___ Task data ___

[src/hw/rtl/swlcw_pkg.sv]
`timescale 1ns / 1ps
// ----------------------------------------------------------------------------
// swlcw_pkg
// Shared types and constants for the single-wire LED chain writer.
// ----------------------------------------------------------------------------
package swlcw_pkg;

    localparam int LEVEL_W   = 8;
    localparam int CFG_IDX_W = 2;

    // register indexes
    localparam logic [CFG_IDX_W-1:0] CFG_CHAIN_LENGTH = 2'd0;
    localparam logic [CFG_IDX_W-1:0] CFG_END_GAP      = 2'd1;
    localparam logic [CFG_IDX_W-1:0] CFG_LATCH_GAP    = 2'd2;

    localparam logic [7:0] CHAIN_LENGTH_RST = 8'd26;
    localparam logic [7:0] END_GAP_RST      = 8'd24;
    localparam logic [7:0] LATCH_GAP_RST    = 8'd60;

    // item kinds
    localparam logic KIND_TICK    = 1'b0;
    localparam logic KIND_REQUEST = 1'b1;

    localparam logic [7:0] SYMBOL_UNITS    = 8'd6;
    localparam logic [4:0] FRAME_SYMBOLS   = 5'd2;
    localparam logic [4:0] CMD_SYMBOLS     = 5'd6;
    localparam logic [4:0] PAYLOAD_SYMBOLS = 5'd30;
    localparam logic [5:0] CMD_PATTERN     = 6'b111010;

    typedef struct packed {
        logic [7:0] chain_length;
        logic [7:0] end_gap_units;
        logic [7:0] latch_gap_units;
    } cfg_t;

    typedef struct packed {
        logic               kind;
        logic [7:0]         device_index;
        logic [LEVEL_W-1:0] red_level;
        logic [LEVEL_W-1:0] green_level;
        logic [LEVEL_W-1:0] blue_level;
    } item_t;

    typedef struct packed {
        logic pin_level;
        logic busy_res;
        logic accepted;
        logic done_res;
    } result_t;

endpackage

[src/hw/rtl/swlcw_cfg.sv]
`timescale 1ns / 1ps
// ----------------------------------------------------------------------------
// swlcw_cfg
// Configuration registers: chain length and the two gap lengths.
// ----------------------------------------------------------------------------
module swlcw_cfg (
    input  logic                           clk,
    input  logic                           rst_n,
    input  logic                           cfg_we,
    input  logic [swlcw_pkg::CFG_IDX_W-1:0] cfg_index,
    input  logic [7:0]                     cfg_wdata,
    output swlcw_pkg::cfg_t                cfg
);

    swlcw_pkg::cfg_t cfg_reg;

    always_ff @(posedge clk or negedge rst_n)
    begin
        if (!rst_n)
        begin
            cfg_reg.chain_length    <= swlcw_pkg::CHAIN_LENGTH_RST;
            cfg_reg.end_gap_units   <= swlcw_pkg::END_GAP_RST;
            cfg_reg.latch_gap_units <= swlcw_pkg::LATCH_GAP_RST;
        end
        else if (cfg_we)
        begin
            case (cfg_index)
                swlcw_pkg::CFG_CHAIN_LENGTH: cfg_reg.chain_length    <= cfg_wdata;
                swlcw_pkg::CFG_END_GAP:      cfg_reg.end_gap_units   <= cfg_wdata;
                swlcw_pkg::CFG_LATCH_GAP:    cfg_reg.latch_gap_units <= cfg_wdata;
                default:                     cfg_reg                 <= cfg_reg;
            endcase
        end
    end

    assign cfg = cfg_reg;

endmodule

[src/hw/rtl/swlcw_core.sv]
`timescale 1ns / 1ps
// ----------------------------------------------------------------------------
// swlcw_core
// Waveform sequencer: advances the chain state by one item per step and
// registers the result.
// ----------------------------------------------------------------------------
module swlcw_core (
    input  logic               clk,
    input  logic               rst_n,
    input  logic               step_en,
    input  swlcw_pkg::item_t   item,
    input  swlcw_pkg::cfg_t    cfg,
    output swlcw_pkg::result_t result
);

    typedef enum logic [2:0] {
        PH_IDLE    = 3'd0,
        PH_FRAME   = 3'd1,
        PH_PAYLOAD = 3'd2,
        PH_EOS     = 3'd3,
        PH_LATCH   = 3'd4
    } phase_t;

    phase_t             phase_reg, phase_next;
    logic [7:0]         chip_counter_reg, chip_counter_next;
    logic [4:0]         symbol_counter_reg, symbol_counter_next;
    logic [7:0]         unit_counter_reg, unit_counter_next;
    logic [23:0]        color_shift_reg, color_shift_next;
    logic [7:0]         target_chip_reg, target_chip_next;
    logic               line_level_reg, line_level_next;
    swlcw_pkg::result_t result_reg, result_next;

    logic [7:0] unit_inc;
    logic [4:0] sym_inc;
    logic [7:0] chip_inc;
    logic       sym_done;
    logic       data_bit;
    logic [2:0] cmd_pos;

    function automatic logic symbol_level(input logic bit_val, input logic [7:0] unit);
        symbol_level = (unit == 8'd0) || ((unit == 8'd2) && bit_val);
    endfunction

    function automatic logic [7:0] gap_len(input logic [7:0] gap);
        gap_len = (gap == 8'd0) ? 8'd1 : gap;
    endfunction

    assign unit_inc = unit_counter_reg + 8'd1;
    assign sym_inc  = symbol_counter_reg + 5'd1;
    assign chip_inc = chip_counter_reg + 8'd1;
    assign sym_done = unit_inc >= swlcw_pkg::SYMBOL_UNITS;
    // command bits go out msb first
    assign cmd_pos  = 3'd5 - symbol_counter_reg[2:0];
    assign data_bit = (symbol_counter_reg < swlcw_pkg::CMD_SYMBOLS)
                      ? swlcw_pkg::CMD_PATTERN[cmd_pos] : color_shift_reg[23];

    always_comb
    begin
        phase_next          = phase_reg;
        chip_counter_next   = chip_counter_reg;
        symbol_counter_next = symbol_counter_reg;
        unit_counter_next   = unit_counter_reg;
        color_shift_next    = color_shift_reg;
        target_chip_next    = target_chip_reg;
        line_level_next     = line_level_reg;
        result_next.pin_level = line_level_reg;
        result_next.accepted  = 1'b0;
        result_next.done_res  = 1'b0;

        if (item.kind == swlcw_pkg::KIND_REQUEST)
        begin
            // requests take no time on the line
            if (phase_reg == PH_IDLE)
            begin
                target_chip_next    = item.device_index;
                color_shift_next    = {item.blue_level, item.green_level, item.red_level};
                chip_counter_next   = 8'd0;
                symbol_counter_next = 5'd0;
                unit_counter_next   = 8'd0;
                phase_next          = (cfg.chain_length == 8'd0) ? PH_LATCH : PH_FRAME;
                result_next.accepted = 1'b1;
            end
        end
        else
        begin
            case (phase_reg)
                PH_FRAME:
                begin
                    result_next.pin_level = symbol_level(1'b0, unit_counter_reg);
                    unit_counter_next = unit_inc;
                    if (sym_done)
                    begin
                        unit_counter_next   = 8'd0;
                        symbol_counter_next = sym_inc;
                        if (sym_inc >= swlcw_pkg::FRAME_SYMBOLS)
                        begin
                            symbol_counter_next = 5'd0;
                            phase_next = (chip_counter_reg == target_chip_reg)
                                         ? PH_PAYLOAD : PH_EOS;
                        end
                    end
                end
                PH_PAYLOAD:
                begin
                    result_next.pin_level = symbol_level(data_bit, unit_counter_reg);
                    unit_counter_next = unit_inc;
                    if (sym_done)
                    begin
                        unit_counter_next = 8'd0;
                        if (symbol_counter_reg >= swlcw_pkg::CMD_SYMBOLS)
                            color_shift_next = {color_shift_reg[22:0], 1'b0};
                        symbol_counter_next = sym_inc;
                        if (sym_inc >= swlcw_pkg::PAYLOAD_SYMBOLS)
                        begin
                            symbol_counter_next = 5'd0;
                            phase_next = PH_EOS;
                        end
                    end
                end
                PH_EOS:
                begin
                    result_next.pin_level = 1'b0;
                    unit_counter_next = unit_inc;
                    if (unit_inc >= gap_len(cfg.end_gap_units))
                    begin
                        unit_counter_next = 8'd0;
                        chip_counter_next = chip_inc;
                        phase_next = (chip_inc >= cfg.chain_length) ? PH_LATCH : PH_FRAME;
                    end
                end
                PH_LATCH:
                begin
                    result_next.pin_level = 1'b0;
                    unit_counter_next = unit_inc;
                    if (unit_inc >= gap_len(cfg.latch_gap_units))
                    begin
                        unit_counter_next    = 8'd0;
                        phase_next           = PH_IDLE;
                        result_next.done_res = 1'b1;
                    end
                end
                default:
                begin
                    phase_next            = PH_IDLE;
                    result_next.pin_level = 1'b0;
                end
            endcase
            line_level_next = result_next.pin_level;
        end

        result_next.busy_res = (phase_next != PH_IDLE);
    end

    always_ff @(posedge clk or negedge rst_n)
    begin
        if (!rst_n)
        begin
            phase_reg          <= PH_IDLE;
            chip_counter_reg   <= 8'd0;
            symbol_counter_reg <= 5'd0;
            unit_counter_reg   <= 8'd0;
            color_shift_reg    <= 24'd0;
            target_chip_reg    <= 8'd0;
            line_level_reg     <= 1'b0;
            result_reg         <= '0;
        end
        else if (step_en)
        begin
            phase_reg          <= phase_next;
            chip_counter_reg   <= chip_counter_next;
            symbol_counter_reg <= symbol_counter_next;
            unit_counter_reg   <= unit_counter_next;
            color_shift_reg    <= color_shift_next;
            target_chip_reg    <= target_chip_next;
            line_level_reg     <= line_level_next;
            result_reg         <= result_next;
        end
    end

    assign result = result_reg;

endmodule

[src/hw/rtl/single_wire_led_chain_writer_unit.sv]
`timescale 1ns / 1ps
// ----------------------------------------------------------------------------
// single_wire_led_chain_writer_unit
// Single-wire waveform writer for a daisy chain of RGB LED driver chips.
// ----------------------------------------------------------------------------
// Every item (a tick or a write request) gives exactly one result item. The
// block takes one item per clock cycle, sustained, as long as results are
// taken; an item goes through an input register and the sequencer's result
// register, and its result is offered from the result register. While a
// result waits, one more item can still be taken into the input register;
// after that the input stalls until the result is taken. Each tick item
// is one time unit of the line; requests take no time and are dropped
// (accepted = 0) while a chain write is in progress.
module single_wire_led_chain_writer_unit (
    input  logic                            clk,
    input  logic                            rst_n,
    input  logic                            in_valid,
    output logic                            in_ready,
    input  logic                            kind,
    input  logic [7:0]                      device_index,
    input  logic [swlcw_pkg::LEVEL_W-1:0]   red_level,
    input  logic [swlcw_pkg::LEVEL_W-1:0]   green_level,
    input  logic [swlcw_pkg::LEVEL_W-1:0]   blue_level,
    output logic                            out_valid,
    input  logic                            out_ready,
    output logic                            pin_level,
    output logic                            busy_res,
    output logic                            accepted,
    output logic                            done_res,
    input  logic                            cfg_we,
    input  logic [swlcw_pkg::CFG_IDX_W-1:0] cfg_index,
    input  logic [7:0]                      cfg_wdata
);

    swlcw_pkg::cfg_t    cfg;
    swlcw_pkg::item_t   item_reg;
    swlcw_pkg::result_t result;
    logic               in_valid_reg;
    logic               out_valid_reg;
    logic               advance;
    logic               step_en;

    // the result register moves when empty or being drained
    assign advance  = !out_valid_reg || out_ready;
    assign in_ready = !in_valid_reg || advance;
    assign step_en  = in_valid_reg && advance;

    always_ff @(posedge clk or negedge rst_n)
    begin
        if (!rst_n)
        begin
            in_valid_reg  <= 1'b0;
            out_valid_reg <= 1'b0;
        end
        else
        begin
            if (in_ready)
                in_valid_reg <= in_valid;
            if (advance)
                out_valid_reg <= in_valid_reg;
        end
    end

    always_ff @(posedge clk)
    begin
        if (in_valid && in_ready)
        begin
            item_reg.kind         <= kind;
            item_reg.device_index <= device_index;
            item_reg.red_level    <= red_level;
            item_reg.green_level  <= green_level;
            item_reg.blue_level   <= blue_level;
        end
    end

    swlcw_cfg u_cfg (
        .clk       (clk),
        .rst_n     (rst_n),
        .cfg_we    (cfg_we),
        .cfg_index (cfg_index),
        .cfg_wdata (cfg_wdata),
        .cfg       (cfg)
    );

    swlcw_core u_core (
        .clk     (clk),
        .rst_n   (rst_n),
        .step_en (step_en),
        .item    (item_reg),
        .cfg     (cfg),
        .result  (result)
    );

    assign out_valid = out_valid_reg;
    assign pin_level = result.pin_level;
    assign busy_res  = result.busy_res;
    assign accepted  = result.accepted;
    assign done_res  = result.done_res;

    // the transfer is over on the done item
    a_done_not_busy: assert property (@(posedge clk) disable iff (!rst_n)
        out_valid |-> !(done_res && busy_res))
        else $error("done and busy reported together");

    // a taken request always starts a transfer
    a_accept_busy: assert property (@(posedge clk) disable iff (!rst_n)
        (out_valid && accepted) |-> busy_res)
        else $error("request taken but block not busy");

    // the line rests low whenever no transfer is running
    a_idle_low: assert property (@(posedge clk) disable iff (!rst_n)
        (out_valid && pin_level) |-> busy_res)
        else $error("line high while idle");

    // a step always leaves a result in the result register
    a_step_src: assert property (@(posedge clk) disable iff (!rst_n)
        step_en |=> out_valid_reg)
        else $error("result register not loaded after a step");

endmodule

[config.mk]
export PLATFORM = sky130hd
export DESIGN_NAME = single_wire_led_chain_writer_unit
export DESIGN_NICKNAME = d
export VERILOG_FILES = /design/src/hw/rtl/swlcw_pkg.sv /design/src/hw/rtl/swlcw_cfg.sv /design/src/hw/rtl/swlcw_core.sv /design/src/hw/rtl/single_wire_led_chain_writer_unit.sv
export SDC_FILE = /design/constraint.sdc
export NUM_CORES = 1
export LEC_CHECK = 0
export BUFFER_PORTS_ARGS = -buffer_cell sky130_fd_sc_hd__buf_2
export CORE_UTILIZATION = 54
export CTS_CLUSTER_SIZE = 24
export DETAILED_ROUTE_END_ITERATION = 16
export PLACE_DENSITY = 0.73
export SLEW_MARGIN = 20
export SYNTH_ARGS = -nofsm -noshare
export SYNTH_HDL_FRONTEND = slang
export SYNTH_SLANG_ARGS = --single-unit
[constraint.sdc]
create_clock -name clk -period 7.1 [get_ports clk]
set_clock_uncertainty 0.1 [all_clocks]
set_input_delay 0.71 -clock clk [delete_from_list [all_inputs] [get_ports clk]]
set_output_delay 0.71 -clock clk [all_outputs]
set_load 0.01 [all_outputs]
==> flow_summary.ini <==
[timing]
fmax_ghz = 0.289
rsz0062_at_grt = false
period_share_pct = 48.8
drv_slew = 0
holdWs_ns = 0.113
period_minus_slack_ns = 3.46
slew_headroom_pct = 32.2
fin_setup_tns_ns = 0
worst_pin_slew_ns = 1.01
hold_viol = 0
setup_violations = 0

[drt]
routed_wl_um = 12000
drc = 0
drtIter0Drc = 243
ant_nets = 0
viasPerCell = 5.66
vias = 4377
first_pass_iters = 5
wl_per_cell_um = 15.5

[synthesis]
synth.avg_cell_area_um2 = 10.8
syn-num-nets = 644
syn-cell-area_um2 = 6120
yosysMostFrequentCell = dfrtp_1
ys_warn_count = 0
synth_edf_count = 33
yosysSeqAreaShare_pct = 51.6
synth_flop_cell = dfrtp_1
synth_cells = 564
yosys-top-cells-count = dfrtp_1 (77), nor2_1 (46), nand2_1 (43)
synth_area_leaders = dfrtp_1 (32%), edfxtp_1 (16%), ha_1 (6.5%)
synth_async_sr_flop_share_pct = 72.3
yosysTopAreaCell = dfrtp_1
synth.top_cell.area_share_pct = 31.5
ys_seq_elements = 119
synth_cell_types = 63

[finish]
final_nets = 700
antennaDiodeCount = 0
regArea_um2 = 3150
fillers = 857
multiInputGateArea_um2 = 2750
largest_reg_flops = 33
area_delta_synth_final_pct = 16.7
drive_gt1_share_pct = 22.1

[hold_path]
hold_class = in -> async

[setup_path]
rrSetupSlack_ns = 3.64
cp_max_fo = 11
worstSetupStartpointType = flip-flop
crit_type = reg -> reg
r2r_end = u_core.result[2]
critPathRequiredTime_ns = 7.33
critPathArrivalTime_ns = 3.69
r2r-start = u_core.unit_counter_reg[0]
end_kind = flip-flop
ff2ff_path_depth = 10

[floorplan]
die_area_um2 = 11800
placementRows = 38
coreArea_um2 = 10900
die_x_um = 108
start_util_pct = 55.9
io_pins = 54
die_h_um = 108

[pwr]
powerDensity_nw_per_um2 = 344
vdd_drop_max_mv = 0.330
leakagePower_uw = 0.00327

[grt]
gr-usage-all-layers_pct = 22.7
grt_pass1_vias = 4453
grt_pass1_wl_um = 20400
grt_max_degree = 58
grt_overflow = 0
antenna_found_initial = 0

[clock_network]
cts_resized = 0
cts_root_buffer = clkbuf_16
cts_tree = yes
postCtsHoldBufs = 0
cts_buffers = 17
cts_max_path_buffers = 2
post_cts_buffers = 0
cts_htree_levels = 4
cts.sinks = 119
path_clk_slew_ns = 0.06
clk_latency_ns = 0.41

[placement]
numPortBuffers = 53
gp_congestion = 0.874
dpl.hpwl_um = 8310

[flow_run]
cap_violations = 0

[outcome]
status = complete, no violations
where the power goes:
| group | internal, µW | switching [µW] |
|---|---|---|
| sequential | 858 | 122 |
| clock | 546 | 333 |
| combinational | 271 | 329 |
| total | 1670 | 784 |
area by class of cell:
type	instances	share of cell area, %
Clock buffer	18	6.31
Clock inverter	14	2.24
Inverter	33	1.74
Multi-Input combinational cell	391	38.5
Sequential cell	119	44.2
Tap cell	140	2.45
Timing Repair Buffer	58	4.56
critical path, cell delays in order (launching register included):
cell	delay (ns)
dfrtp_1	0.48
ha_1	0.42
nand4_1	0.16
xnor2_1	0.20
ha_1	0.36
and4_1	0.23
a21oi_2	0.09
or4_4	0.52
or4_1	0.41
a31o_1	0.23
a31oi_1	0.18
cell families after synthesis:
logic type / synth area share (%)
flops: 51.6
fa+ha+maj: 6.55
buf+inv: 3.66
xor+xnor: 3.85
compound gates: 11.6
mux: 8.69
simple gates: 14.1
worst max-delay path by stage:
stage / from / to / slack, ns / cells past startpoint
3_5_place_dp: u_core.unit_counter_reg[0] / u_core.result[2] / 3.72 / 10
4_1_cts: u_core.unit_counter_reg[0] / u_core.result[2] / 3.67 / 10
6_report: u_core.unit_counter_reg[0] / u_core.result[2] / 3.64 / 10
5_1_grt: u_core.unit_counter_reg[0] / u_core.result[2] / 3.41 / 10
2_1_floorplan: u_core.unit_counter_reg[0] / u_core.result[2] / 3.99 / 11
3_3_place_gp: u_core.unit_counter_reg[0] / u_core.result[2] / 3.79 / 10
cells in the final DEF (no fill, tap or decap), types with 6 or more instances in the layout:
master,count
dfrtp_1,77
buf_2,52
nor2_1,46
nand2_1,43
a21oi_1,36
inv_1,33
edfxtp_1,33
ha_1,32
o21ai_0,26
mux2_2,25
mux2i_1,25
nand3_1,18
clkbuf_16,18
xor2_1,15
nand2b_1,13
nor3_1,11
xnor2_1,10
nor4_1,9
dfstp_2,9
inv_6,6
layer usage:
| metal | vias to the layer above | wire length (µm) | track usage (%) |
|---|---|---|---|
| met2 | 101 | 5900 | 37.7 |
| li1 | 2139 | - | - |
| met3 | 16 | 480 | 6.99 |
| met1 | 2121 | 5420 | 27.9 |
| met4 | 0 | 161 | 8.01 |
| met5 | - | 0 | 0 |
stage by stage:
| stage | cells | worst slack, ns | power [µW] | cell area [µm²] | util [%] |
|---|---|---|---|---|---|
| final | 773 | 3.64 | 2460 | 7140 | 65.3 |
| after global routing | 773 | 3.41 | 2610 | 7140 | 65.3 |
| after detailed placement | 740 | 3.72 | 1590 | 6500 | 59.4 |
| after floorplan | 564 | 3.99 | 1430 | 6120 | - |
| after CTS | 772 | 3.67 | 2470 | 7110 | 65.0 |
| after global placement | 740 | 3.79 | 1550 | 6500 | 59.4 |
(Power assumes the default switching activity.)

___

**Assignment**
Everything from the line containing "if (in_valid && in_ready)" through the line containing "assign out_valid = out_valid_reg;" in the material above should be retyped exactly, both ends included, and nothing more.

**Expected answer**
        if (in_valid && in_ready)
        begin
            item_reg.kind         <= kind;
            item_reg.device_index <= device_index;
            item_reg.red_level    <= red_level;
            item_reg.green_level  <= green_level;
            item_reg.blue_level   <= blue_level;
        end
    end

    swlcw_cfg u_cfg (
        .clk       (clk),
        .rst_n     (rst_n),
        .cfg_we    (cfg_we),
        .cfg_index (cfg_index),
        .cfg_wdata (cfg_wdata),
        .cfg       (cfg)
    );

    swlcw_core u_core (
        .clk     (clk),
        .rst_n   (rst_n),
        .step_en (step_en),
        .item    (item_reg),
        .cfg     (cfg),
        .result  (result)
    );

    assign out_valid = out_valid_reg;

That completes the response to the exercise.